AVAILABLE RECORDS below:

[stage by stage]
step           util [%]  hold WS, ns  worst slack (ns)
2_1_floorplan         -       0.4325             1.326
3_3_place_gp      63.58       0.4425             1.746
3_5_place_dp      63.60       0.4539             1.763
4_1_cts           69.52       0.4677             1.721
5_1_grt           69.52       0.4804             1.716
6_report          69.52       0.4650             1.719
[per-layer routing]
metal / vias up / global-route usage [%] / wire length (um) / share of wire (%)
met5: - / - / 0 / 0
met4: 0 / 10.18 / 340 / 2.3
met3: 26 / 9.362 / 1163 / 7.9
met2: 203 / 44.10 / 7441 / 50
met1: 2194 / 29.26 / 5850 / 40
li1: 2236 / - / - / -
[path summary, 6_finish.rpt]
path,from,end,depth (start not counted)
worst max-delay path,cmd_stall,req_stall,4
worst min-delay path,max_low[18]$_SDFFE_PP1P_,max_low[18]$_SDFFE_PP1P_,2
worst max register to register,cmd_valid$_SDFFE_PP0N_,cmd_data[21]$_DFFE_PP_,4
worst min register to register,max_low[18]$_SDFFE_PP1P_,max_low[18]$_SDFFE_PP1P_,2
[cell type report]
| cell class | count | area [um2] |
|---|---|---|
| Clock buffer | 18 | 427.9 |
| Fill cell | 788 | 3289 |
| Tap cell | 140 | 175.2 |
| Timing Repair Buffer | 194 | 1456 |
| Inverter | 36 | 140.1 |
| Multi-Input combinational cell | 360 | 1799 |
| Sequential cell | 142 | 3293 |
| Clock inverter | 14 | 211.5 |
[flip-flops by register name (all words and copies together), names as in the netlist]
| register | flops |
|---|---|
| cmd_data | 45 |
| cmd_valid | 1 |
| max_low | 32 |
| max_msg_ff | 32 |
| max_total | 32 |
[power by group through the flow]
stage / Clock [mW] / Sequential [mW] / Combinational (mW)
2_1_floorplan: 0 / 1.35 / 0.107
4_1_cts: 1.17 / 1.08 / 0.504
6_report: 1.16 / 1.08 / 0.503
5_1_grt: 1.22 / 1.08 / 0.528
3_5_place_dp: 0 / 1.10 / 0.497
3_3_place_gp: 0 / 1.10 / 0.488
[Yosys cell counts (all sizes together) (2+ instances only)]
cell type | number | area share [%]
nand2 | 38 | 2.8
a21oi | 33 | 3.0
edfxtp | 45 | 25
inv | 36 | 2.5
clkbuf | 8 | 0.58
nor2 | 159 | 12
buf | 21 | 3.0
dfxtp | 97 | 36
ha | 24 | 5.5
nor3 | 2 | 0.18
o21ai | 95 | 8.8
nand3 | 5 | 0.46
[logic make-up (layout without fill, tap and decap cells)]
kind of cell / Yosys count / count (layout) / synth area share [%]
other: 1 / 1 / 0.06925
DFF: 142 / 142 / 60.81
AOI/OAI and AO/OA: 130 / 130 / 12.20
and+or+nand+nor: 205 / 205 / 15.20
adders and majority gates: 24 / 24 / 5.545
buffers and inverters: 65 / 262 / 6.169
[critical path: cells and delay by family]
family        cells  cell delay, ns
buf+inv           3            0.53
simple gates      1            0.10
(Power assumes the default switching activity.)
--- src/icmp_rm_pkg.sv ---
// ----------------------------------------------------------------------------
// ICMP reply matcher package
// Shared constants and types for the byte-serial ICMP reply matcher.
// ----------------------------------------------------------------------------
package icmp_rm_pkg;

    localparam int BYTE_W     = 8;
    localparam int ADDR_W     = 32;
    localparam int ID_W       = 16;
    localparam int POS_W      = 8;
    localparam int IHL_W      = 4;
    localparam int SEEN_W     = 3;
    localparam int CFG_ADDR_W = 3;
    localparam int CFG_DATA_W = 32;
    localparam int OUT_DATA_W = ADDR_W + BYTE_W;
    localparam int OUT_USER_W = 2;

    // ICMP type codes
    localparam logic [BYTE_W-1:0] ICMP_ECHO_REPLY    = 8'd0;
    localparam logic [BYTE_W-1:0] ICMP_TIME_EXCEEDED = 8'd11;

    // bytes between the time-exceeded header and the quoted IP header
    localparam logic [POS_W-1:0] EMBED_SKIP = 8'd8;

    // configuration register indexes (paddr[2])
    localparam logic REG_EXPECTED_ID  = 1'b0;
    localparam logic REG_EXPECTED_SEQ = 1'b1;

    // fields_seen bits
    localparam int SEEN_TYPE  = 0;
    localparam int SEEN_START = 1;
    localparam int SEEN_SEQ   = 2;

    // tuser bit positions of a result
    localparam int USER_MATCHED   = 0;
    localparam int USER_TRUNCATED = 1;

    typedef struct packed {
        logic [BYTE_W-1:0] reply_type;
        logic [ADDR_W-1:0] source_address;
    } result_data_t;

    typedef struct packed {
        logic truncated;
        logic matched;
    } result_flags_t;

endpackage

End of AVAILABLE RECORDS.
AVAILABLE RECORDS below:

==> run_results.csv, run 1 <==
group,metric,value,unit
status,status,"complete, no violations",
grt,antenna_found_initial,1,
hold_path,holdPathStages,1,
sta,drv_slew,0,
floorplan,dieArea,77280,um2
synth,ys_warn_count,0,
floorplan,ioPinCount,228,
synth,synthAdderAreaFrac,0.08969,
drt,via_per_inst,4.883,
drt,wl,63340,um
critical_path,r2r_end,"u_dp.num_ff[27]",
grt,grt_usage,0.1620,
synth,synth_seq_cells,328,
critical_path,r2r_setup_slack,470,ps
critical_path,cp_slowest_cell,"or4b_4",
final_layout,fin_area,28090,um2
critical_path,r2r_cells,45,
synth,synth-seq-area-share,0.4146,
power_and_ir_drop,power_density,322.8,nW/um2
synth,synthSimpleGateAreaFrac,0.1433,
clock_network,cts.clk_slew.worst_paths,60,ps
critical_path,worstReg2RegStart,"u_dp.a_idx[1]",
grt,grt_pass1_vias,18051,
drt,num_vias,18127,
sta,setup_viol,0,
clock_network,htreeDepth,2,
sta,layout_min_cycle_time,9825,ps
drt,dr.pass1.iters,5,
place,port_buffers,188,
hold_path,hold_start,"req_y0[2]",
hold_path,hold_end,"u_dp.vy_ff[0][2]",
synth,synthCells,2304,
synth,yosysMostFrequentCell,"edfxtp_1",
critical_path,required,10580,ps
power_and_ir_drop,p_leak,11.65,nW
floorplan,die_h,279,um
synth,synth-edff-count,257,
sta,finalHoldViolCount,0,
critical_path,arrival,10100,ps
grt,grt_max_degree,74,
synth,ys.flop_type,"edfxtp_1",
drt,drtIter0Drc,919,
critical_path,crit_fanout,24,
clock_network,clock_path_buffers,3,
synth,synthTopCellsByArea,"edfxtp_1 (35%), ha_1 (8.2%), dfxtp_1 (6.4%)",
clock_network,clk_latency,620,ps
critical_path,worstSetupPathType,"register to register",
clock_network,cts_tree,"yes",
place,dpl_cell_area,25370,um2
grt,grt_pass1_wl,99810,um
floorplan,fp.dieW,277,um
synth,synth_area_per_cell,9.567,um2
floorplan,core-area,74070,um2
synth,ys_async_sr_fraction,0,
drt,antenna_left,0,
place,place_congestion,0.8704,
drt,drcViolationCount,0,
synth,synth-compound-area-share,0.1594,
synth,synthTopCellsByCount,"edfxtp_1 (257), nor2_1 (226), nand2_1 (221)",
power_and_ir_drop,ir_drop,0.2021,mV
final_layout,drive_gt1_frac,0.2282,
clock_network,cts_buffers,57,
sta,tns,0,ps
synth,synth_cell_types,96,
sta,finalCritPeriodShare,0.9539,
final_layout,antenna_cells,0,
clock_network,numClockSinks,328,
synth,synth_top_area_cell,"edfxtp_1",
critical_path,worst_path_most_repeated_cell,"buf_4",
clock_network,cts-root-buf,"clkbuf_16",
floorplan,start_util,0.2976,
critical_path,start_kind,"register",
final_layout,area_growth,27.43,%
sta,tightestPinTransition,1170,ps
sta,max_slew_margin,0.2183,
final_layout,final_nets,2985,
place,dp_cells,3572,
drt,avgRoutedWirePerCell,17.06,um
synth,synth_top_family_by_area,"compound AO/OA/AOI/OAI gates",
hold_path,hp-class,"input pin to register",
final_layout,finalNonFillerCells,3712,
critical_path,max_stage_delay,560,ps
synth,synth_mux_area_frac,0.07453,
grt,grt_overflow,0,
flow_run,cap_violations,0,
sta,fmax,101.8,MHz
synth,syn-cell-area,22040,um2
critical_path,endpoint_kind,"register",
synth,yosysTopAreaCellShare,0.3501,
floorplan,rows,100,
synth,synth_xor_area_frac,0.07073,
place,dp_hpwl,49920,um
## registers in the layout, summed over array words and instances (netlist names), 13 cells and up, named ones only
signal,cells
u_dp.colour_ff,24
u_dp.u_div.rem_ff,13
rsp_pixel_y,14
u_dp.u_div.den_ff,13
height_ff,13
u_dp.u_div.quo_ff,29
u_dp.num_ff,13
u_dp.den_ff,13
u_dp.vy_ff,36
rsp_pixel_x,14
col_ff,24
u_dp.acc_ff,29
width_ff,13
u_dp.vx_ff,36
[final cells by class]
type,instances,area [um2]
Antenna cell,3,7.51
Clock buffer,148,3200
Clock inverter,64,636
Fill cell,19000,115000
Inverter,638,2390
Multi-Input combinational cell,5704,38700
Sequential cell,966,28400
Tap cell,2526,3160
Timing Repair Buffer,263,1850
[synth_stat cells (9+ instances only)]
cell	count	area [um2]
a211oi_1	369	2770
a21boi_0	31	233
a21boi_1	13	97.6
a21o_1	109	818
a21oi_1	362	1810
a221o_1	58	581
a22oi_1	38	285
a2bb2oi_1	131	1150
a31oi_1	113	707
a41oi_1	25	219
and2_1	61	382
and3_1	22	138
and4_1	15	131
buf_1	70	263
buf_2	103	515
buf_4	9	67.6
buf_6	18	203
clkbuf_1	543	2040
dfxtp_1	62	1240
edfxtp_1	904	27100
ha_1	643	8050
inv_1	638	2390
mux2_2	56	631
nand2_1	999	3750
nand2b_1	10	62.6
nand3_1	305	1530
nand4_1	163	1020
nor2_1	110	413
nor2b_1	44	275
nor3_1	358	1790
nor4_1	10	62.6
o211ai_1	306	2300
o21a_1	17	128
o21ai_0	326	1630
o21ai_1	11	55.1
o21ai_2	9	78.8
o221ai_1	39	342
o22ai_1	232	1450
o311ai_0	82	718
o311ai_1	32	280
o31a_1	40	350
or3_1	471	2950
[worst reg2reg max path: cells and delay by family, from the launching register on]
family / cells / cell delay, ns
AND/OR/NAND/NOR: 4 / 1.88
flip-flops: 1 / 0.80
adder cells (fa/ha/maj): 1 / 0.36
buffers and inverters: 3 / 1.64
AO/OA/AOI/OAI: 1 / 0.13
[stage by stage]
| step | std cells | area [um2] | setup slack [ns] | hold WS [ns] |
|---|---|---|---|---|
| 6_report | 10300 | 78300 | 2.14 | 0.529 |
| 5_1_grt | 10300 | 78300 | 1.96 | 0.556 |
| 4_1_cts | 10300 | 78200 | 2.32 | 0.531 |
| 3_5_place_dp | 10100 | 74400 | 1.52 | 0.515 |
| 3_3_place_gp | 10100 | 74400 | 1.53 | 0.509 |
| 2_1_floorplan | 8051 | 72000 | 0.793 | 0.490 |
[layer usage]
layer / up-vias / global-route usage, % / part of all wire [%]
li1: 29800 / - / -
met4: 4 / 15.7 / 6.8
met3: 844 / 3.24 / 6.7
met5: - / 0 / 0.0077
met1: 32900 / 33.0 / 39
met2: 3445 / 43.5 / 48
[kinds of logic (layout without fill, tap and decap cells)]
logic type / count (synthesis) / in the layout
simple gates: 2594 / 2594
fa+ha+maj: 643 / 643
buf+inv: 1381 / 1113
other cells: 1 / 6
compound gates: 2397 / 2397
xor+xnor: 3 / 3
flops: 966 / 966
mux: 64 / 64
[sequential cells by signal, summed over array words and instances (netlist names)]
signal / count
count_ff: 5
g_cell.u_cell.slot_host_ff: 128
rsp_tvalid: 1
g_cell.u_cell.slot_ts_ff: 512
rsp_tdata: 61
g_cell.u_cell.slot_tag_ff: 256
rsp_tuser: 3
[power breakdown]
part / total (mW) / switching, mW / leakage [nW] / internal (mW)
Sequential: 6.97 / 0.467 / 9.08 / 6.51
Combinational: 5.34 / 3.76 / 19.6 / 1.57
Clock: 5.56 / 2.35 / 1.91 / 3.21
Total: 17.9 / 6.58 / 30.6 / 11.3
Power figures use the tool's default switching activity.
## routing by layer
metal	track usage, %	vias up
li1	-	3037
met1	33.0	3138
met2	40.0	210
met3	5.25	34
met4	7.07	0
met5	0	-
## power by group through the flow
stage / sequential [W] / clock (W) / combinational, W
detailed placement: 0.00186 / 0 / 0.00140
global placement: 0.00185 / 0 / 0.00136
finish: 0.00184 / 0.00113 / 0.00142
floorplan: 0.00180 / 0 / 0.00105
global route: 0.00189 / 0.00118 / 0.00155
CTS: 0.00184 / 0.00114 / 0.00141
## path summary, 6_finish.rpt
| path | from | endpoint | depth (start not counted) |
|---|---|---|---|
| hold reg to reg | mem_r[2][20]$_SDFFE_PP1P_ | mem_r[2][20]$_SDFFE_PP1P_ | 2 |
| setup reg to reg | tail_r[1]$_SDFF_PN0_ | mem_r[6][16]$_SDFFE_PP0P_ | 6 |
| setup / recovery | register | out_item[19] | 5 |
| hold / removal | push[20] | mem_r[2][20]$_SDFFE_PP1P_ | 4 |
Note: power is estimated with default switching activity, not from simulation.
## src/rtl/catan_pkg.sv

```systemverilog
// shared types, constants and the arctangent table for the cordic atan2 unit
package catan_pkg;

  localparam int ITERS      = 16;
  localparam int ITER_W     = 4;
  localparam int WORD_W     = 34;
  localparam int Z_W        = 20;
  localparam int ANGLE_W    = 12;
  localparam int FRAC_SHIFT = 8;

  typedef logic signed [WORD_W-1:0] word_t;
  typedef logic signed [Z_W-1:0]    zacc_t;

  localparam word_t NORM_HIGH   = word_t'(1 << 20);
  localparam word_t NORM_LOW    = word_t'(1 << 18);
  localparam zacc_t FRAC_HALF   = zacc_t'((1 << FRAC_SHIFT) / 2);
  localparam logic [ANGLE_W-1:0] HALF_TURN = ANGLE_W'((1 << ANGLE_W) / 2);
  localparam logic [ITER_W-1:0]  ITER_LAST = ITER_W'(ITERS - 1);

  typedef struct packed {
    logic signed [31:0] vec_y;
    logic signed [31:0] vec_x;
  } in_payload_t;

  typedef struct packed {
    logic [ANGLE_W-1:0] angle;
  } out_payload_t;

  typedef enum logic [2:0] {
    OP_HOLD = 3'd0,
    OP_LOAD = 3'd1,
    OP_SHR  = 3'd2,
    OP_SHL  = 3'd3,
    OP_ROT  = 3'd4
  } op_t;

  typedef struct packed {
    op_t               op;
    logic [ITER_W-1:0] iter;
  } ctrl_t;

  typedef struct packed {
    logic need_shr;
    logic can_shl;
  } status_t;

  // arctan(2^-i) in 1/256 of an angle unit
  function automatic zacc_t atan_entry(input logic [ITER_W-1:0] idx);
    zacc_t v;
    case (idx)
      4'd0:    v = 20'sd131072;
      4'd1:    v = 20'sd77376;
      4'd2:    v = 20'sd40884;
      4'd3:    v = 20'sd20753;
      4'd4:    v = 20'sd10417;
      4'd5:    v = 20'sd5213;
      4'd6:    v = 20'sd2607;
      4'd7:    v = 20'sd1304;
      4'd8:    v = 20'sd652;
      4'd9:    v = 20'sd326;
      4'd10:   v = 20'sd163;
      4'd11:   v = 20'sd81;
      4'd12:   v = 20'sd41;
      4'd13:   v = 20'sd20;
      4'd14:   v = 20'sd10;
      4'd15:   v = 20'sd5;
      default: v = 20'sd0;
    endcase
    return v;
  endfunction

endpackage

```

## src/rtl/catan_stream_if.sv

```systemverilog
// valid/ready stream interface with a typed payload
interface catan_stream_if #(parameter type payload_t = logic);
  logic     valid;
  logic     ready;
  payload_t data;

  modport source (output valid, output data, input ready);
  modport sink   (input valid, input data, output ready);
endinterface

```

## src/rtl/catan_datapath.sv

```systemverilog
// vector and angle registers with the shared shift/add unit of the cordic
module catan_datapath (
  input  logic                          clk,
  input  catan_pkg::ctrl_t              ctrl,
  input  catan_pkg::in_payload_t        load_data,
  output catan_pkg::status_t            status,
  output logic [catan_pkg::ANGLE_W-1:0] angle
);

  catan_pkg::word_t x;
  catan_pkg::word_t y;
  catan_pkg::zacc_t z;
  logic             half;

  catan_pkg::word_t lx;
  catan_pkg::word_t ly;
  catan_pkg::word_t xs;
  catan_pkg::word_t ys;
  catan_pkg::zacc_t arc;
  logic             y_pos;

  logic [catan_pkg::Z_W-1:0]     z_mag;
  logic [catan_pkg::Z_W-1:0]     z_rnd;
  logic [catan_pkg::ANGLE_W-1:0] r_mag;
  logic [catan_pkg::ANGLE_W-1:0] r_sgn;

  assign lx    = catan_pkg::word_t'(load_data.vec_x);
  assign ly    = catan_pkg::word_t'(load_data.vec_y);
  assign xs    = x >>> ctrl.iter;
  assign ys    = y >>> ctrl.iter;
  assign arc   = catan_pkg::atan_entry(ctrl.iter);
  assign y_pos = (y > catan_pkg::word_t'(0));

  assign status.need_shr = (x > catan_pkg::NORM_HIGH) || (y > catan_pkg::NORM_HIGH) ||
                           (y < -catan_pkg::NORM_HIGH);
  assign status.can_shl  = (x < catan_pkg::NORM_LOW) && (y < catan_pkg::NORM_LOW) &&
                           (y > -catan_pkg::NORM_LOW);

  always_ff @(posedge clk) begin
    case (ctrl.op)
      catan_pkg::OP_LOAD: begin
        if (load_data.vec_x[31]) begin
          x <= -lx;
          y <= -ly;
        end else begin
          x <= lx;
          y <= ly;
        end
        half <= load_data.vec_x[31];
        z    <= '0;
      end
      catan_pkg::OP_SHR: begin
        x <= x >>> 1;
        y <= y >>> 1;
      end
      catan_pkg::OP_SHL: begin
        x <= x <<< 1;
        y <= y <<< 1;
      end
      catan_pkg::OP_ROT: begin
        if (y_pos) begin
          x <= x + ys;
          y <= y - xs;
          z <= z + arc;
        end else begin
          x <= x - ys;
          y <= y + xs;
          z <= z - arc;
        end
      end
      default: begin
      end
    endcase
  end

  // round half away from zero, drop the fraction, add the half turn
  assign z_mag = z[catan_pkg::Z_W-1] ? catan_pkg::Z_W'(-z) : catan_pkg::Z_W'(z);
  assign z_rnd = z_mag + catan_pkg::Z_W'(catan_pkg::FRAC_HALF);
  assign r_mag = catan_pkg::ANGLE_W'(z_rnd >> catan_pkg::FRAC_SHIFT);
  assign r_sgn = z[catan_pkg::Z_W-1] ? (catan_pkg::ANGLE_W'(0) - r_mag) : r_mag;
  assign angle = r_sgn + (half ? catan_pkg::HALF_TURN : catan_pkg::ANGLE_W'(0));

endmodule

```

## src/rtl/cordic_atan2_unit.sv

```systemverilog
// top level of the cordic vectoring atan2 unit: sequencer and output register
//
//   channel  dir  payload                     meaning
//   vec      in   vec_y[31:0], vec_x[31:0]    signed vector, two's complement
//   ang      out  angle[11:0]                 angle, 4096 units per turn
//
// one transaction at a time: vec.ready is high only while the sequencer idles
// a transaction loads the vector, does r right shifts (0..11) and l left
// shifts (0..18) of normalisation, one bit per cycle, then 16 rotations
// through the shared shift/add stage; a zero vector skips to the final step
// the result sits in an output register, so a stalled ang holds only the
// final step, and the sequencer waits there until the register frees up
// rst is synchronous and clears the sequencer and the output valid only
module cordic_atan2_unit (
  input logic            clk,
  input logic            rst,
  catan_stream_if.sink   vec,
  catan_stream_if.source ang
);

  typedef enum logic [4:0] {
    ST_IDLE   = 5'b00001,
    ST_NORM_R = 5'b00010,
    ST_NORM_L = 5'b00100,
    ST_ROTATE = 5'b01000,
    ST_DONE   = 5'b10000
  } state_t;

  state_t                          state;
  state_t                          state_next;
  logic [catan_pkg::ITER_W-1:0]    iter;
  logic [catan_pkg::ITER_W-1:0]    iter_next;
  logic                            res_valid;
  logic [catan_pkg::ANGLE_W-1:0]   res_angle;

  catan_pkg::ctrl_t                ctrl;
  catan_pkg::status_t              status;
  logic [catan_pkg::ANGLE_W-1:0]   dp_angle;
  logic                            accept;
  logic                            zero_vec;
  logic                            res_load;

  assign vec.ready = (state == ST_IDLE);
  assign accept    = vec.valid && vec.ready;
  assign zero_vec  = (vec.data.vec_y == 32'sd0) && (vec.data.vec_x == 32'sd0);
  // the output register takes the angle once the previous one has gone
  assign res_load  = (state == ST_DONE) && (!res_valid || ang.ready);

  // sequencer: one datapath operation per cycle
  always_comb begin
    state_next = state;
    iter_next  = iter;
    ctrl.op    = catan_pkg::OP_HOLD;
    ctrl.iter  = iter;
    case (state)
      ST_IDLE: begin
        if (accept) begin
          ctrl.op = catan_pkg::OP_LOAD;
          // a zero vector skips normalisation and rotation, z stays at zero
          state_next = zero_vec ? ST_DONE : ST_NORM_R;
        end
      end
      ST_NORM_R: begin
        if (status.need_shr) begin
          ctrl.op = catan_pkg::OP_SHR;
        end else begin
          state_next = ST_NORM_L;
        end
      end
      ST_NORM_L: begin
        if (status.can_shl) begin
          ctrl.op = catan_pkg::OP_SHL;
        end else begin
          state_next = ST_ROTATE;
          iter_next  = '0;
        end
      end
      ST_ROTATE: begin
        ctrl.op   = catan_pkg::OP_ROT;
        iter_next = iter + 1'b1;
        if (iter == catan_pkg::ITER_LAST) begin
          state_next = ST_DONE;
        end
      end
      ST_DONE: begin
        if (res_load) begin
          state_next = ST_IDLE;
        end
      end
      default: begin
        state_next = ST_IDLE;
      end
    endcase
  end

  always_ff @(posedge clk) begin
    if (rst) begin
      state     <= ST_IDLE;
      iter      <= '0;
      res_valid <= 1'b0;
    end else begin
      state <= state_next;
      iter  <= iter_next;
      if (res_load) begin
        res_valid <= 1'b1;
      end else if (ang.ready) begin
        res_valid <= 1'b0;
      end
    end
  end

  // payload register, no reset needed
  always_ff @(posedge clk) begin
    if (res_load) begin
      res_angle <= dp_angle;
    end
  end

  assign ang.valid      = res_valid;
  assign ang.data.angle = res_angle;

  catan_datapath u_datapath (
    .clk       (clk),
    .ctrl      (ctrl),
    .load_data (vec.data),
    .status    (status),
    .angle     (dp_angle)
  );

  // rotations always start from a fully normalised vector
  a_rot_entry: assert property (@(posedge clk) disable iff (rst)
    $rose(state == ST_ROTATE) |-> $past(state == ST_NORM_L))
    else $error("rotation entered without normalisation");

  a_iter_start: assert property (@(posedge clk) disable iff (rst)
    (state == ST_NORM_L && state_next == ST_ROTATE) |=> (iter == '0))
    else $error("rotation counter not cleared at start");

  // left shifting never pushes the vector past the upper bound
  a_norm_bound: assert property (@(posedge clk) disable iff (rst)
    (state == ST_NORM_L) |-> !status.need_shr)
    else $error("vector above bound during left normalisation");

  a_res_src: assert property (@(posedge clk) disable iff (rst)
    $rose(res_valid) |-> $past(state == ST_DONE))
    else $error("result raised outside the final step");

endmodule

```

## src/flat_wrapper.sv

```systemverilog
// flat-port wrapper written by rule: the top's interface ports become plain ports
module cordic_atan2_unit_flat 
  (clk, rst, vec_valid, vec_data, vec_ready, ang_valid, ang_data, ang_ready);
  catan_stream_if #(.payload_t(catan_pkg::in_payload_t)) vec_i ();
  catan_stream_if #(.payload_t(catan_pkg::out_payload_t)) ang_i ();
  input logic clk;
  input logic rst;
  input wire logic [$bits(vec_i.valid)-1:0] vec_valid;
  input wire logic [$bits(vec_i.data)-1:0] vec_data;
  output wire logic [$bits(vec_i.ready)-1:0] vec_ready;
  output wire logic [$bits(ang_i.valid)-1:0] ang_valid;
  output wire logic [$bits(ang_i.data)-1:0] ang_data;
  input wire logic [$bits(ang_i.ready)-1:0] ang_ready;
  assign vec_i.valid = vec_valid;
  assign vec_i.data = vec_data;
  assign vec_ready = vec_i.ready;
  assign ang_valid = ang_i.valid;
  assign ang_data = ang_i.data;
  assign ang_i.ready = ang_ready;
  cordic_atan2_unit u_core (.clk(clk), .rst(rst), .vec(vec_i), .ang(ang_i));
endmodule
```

End of AVAILABLE RECORDS.

### ACTIVITY
Could you retype exactly the lines above, starting at the line that contains "simple gates: 2594 / 2594" and ending at the line that contains "rsp_tdata: 61", and nothing more?

### EXERCISE RESULT
simple gates: 2594 / 2594
fa+ha+maj: 643 / 643
buf+inv: 1381 / 1113
other cells: 1 / 6
compound gates: 2397 / 2397
xor+xnor: 3 / 3
flops: 966 / 966
mux: 64 / 64
[sequential cells by signal, summed over array words and instances (netlist names)]
signal / count
count_ff: 5
g_cell.u_cell.slot_host_ff: 128
rsp_tvalid: 1
g_cell.u_cell.slot_ts_ff: 512
rsp_tdata: 61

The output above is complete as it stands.